Thanks for the nice summary!

> 
> We're fine with doing indefinite retries, on the grounds that if there 
> is some long-term pinning that occurs when alloc_contig_range returns 
> -EBUSY, that it should be debugged and fixed.  Would it be possible to 
> make this infinite-retrying something that could be enabled or disabled 
> by a defconfig option?

Two thoughts:

1. Most (all?) alloc_contig_range() users are interested in handling
short-term pinnings in a nice way (IOW, make the allocation succeed).
I'd much rather want to see this being handled in a nice fashion inside
alloc_contig_range() than having to encode endless loops in the caller.
This means I strongly prefer something like [3] if feasible. But I can
understand that stuff ([5]) is complicated. I have to admit that I am
not an expert on the short term pinning described by you, and how to
eventually fix it.

2. The issue that I am having is that long-term pinnings are
(unfortunately) a real thing. It's not something to debug and fix as you
suggest. Like, run a VM with VFIO (e.g., PCI passthrough). While that VM
is running, all VM memory will be pinned. If memory falls onto a CMA
region your cma_alloc() will be stuck in an (endless, meaning until the
VM ended) loop. I am not sure if all cma users are fine with that -
especially, think about CMA being used for gigantic pages now.

Assume you want to start a new VM while the other one is running and use
some (new) gigantic pages for it. Suddenly you're trapped in an endless
loop in the kernel. That's nasty.

We do have a similar endless loop on the memory hotunplug/offlining path
(offline_pages()). However, if triggered by a user (echo 0 >
/sys/devices/system/memory/memoryX/online), a user can stop trying by
sending a signal.


If we want to stick to retrying forever, can't we use flags like
__GFP_NOFAIL to explicitly enable this new behavior for selected
cma_alloc() users that really can't fail/retry manually again?

Chris Goldsworthy Sept. 17, 2020, 5:26 p.m.
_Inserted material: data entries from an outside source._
$ cat config.mk
export PLATFORM = sky130hd
export DESIGN_NAME = fp64_sub_special
export DESIGN_NICKNAME = d
export VERILOG_FILES = /design/src/rtl/fp64_sub_pkg.sv /design/src/rtl/fp64_kind_decode.sv /design/src/rtl/fp64_pair_resolve.sv /design/src/rtl/fp64_sub_special.sv
export SDC_FILE = /design/constraint.sdc
export NUM_CORES = 1
export LEC_CHECK = 0
export BUFFER_PORTS_ARGS = -buffer_cell sky130_fd_sc_hd__buf_4
export CORE_AREA = 2 2 78 80
export DETAILED_ROUTE_END_ITERATION = 7
export DIE_AREA = 0 0 80 82
export PLACE_DENSITY = 0.71
export RECOVER_POWER = 50
export SYNTH_ARGS = -nofsm -noshare
export SYNTH_HDL_FRONTEND = slang
export SYNTH_SLANG_ARGS = --single-unit
export TNS_END_PERCENT = 100
$ cat constraint.sdc
create_clock -name vclk -period 2.3
set_input_delay 0 -clock vclk [all_inputs]
set_output_delay 0 -clock vclk [all_outputs]
set_load 0.005 [all_outputs]
$ cat src/rtl/fp64_sub_pkg.sv
package fp64_sub_pkg;
    localparam int EXP_W  = 11;
    localparam int FRAC_W = 52;
    localparam int WORD_W = 1 + EXP_W + FRAC_W;

    typedef enum logic [2:0] {
        KIND_ZERO  = 3'd0,
        KIND_NORM  = 3'd1,
        KIND_DNORM = 3'd2,
        KIND_INF   = 3'd3,
        KIND_QNAN  = 3'd4,
        KIND_SNAN  = 3'd5
    } kind_e;

    typedef enum logic [1:0] {
        RND_NEAREST = 2'b00,
        RND_ZERO    = 2'b01,
        RND_UP      = 2'b10,
        RND_DOWN    = 2'b11
    } rnd_e;
endpackage

$ cat src/rtl/fp64_kind_decode.sv
module fp64_kind_decode
    import fp64_sub_pkg::*;
#(
    parameter int EW = EXP_W,
    parameter int FW = FRAC_W
) (
    input  logic [EW+FW:0] word_in,
    output kind_e          kind_out
);
    localparam int QBIT = FW - 1;

    logic [EW-1:0] exp_f;
    logic [FW-1:0] frac_f;

    assign exp_f  = word_in[EW+FW-1:FW];
    assign frac_f = word_in[FW-1:0];

    always_comb begin
        if (&exp_f) begin
            if (frac_f == '0)
                kind_out = KIND_INF;
            else if (frac_f[QBIT])
                kind_out = KIND_QNAN;
            else
                kind_out = KIND_SNAN;
        end else if (exp_f == '0) begin
            kind_out = (frac_f == '0) ? KIND_ZERO : KIND_DNORM;
        end else begin
            kind_out = KIND_NORM;
        end
    end

    // a zero class must carry all-zero magnitude bits
    always_comb begin
        if (kind_out == KIND_ZERO)
            a_r1_zero_bits: assert (word_in[EW+FW-1:0] == '0);
        if (kind_out == KIND_SNAN)
            a_r1_snan_payload: assert (word_in[FW-1:0] != '0 && !word_in[QBIT]);
    end
endmodule

$ cat src/rtl/fp64_pair_resolve.sv
module fp64_pair_resolve
    import fp64_sub_pkg::*;
#(
    parameter int EW = EXP_W,
    parameter int FW = FRAC_W
) (
    input  logic [EW+FW:0] xv,
    input  logic [EW+FW:0] yv,
    input  kind_e          xk,
    input  kind_e          yk,
    input  rnd_e           rm,
    output logic [EW+FW:0] res,
    output logic           done,
    output logic           inv
);
    localparam int WW   = 1 + EW + FW;
    localparam int SB   = WW - 1;
    localparam int QBIT = FW - 1;
    localparam logic [WW-1:0] QMASK   = {{(WW-1-QBIT){1'b0}}, 1'b1, {QBIT{1'b0}}};
    localparam logic [WW-1:0] INDEF   = {1'b0, {EW{1'b1}}, 1'b0, {(FW-1){1'b1}}};
    localparam logic [WW-2:0] INF_MAG = {{EW{1'b1}}, {FW{1'b0}}};

    logic x_nan, y_nan, x_fin, y_fin;

    assign x_nan = (xk == KIND_QNAN) || (xk == KIND_SNAN);
    assign y_nan = (yk == KIND_QNAN) || (yk == KIND_SNAN);
    assign x_fin = !x_nan && (xk != KIND_INF);
    assign y_fin = !y_nan && (yk != KIND_INF);

    always_comb begin
        res  = '0;
        done = 1'b1;
        inv  = 1'b0;
        if (xk == KIND_SNAN) begin
            res = xv | QMASK;
            inv = 1'b1;
        end else if (yk == KIND_SNAN) begin
            res = yv | QMASK;
            inv = 1'b1;
        end else if (xk == KIND_QNAN) begin
            res = xv;
        end else if (yk == KIND_QNAN) begin
            res = yv;
        end else begin
            unique case (xk)
                KIND_INF: begin
                    if (yk == KIND_INF && xv[SB] == yv[SB]) begin
                        res = INDEF;
                        inv = 1'b1;
                    end else begin
                        res = xv;
                    end
                end
                KIND_ZERO: begin
                    if (yk == KIND_INF)
                        res = {~yv[SB], INF_MAG};
                    else if (yk == KIND_ZERO)
                        res = (xv[SB] != yv[SB]) ? xv : {(rm == RND_DOWN), {(WW-1){1'b0}}};
                    else
                        res = {~yv[SB], yv[WW-2:0]};
                end
                default: begin
                    if (yk == KIND_INF)
                        res = {~yv[SB], INF_MAG};
                    else if (yk == KIND_ZERO)
                        res = xv;
                    else
                        done = 1'b0;
                end
            endcase
        end
    end

    always_comb begin
        // invalid only for signalling NaNs or like-signed infinities
        if (inv)
            a_r13_inv_cause: assert (xk == KIND_SNAN || yk == KIND_SNAN ||
                                     (xk == KIND_INF && yk == KIND_INF));
        // two nonzero finite operands are never resolved here
        if (x_fin && y_fin && xk != KIND_ZERO && yk != KIND_ZERO)
            a_r12_pass: assert (!done && !inv && res == '0);
        // an invalid outcome is always a NaN encoding
        if (inv)
            a_r2_nan_out: assert (&res[WW-2:FW] && res[FW-1:0] != '0);
        // a finite minus an infinity yields an infinity
        if (x_fin && yk == KIND_INF)
            a_r7_inf_out: assert (res[WW-2:0] == INF_MAG && res[SB] != yv[SB]);
    end
endmodule

$ cat src/rtl/fp64_sub_special.sv
module fp64_sub_special
    import fp64_sub_pkg::*;
(
    input  logic [63:0] op_x,
    input  logic [63:0] op_y,
    input  logic [1:0]  rnd_mode,
    output logic [63:0] res_out,
    output logic        special_ok,
    output logic        flag_invalid,
    output logic        pass_arith,
    output logic [2:0]  x_kind,
    output logic [2:0]  y_kind
);
    logic [WORD_W-1:0] ops [2];
    kind_e             kinds [2];
    logic              done_w;

    assign ops[0] = op_x;
    assign ops[1] = op_y;

    for (genvar g = 0; g < 2; g++) begin : g_dec
        fp64_kind_decode #(.EW(EXP_W), .FW(FRAC_W)) u_dec (
            .word_in (ops[g]),
            .kind_out(kinds[g])
        );
    end

    fp64_pair_resolve #(.EW(EXP_W), .FW(FRAC_W)) u_res (
        .xv  (op_x),
        .yv  (op_y),
        .xk  (kinds[0]),
        .yk  (kinds[1]),
        .rm  (rnd_e'(rnd_mode)),
        .res (res_out),
        .done(done_w),
        .inv (flag_invalid)
    );

    assign special_ok = done_w;
    assign pass_arith = ~done_w;
    assign x_kind     = kinds[0];
    assign y_kind     = kinds[1];

    // resolved and pass-through are mutually exclusive
    always_comb begin
        a_r13_excl: assert (special_ok != pass_arith);
        if (pass_arith)
            a_r13_pass_clean: assert (!flag_invalid);
    end
endmodule

==> out/qor.yml <==
floorplan:
  die_y_um: 82
  start_util: 0.273
  dieArea_mm2: 0.00656
  die_x_um: 80
  num_io_pins: 203
  rows: 28
  core_area_mm2: 0.00575
yosys:
  syn-num-nets: 445
  yosys-top-cells-area: "o21ai_0 (18%), nor2_1 (16%), nand2_1 (14%)"
  synth.distinct_cells: 34
  avgSynthCellArea_um2: 4.98
  syn_inst: 315
  ys_warn_count: 0
  ys_top_cells_by_count: "nor2_1 (68), nand2_1 (59), o21ai_0 (55)"
  synth_top_area_share: 0.175
  synth_top_area_cell: "o21ai_0"
  yosysMostFrequentCell: "nor2_1"
  yosysSeqAreaShare: 0
  netlist_area_mm2: 0.00157
setup_path:
  slowest_delay_ps: 370
  cp_top_family: "simple AND/OR/NAND/NOR gates"
  path_max_fanout: 8
  path_cells: "buf_4, nor4_1, nand4_1, nor4_4, buf_4, and2_4, nand2_1, a22oi_2, buf_6, buf_8, o21ai_0, buf_4"
  cp-end-kind: "primary output"
  cp-start-kind: "input pin"
  timing.critical_path.buf_inv: 5
  arrival_ps: 2210
  crit_type: "input pin to primary output"
  cp.required_ps: 2300
  crit_top_cell: "buf_4"
  cpMaxStageDelayCell: "nor4_4"
layout:
  fin_nets: 663
  seq_cell_count: 0
  syn2layout_area_growth_pct: 130
  finalNonFillerCells: 606
  antennaDiodeCount: 0
  regArea_um2: 0
  nFillCells: 567
  drive_above_1_share: 0.492
  clkbuf_count: 0
power_and_ir_drop:
  vdd_drop_max_mv: 0.0506
  fin_total_pwr_w: 0.000282
  power_density_mw_per_mm2: 78.1
  p_leak_nw: 1.72
global_route:
  grt_pass1_vias: 2959
  gr-total-overflow: 0
  grtUsageTotal: 0.269
  antenna_found_initial: 0
  grt_start_max_net_pins: 34
  grt_pass1_wl_um: 14400
drt:
  drc_errors: 0
  vias: 3258
  wl_per_cell_um: 16.1
  drtIter0Drc: 133
  postRouteWirelength_um: 9750
  postRouteAntennaNets: 0
  viasPerCell: 5.38
  drt_pre_antenna_iters: 5
timing:
  period_share: 0.961
  tns_ps: 0
  tightest_slew_ps: 361
  fmax_mhz: 452
  hold_viol_final: 0
  whs_ps: 284
  slew_headroom: 0.759
  setup_slack_ps: 88.6
  setup_viol: 0
  final_max_slew_viol_count: 0
  post-route-min-period_ps: 2210
placement:
  pre_cts_ws_ps: -146
  dp_cells: 594
  gp_congestion: 0.905
  io_buffers: 203
  dp_hpwl_um: 7660
status:
  run_status: "finished, final reports clean"
job:
  cap_violations: 0
hold_path:
  hp-class: "input pin to primary output"
-- cells in the final DEF, fill, tap and decap left out, drive strengths merged, types with 4 or more instances in the layout --
cell type / instances
a211oi: 12
and2: 4
buf: 236
clkbuf: 4
inv: 6
nand2: 59
nand3: 7
nand4: 10
nor2: 68
nor4: 33
o21ai: 64
-- layout make-up --
| cell class | count | area, µm² | share of cell area |
|---|---|---|---|
| multi-input combinational | 285 | 1560 | 0.432 |
| timing repair buffer | 240 | 1930 | 0.536 |
| tap | 75 | 93.8 | 0.0260 |
| inverter | 6 | 22.5 | 0.00624 |
-- routing by layer --
layer	vias up	share of wire	wire, µm	global-route usage
met5	-	0	0	0
met4	0	0.023	221	0.0492
met3	16	0.079	771	0.0253
met2	163	0.51	4960	0.517
met1	1494	0.39	3800	0.327
li1	1585	-	-	-
-- tightest hold or removal path, cell delays in order --
cell and delay, ps:
buf_4 80, nand2_1 40, o21ai_0 60, buf_4 110
-- repair_timing --
action	4_1_cts	5_1_grt
resized for setup	12	27
setup endpoints to repair	51	62
pin swaps	4	5
hold buffers	0	0
gates cloned	2	4
setup buffers	3	4
-- per-stage QoR --
step | utilization | area, µm²
after global placement | 0.576 | 3310
after CTS | 0.591 | 3390
final | 0.628 | 3610
after global routing | 0.628 | 3610
after detailed placement | 0.576 | 3310
after floorplan | - | 1570
-- logic make-up after synthesis --
group / share of synthesized area
XOR/XNOR: 0.00558
AO/OA/AOI/OAI: 0.341
AND/OR/NAND/NOR: 0.562
buffers and inverters: 0.0853
multiplexers: 0.00638
-- power breakdown --
part	leakage [nW]	internal, W	switching [W]	total (W)
clock network	0	0	0	0
logic	1.72	0.000171	0.000111	0.000282
registers	0	0	0	0
total	1.72	0.000171	0.000111	0.000282
-- worst paths after layout --
path	from	to	slack, ps	cells past startpoint
min	op_y[34]	res_out[34]	280	4
max	op_x[20]	res_out[43]	90	12
Note: power is estimated with default switching activity, not from simulation.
UTC | #5

On 2020-09-15 00:53, David Hildenbrand wrote:
> On 14.09.20 20:33, Chris Goldsworthy wrote:
>> On 2020-09-14 02:31, David Hildenbrand wrote:
>>> On 11.09.20 21:17, Chris Goldsworthy wrote:
>>>> 
>>>> So, inside of cma_alloc(), instead of giving up when
>>>> alloc_contig_range()
>>>> returns -EBUSY after having scanned a whole CMA-region bitmap, 
>>>> perform
>>>> retries indefinitely, with sleeps, to give the system an opportunity
>>>> to
>>>> unpin any pinned pages.
>>>> 
>>>> Signed-off-by: Chris Goldsworthy <cgoldswo@codeaurora.org>
>>>> Co-developed-by: Vinayak Menon <vinmenon@codeaurora.org>
>>>> Signed-off-by: Vinayak Menon <vinmenon@codeaurora.org>
>>>> ---
>>>>  mm/cma.c | 25 +++++++++++++++++++++++--
>>>>  1 file changed, 23 insertions(+), 2 deletions(-)
>>>> 
>>>> diff --git a/mm/cma.c b/mm/cma.c
>>>> index 7f415d7..90bb505 100644
>>>> --- a/mm/cma.c
>>>> +++ b/mm/cma.c
>>>> @@ -442,8 +443,28 @@ struct page *cma_alloc(struct cma *cma, size_t
>>>> count, unsigned int align,
>>>>  				bitmap_maxno, start, bitmap_count, mask,
>>>>  				offset);
>>>>  		if (bitmap_no >= bitmap_maxno) {
>>>> -			mutex_unlock(&cma->lock);
>>>> -			break;
>>>> +			if (ret == -EBUSY) {
>>>> +				mutex_unlock(&cma->lock);
>>>> +
>>>> +				/*
>>>> +				 * Page may be momentarily pinned by some other
>>>> +				 * process which has been scheduled out, e.g.
>>>> +				 * in exit path, during unmap call, or process
>>>> +				 * fork and so cannot be freed there. Sleep
>>>> +				 * for 100ms and retry the allocation.
>>>> +				 */
>>>> +				start = 0;
>>>> +				ret = -ENOMEM;
>>>> +				msleep(100);
>>>> +				continue;
>>>> +			} else {
>>>> +				/*
>>>> +				 * ret == -ENOMEM - all bits in cma->bitmap are
>>>> +				 * set, so we break accordingly.
>>>> +				 */
>>>> +				mutex_unlock(&cma->lock);
>>>> +				break;
>>>> +			}
>>>>  		}
>>>>  		bitmap_set(cma->bitmap, bitmap_no, bitmap_count);
>>>>  		/*
>>>> 
>>> 
>>> What about long-term pinnings? IIRC, that can happen easily e.g., 
>>> with
>>> vfio (and I remember there is a way via vmsplice).
>>> 
>>> Not convinced trying forever is a sane approach in the general case 
>>> ...
>> 
>> V1:
>> [1] https://lkml.org/lkml/2020/8/5/1097
>> [2] https://lkml.org/lkml/2020/8/6/1040
>> [3] https://lkml.org/lkml/2020/8/11/893
>> [4] https://lkml.org/lkml/2020/8/21/1490
>> [5] https://lkml.org/lkml/2020/9/11/1072
>> 
>> We're fine with doing indefinite retries, on the grounds that if there
>> is some long-term pinning that occurs when alloc_contig_range returns
>> -EBUSY, that it should be debugged and fixed.  Would it be possible to
>> make this infinite-retrying something that could be enabled or 
>> disabled
>> by a defconfig option?
> 
> Two thoughts:
> 
> This means I strongly prefer something like [3] if feasible.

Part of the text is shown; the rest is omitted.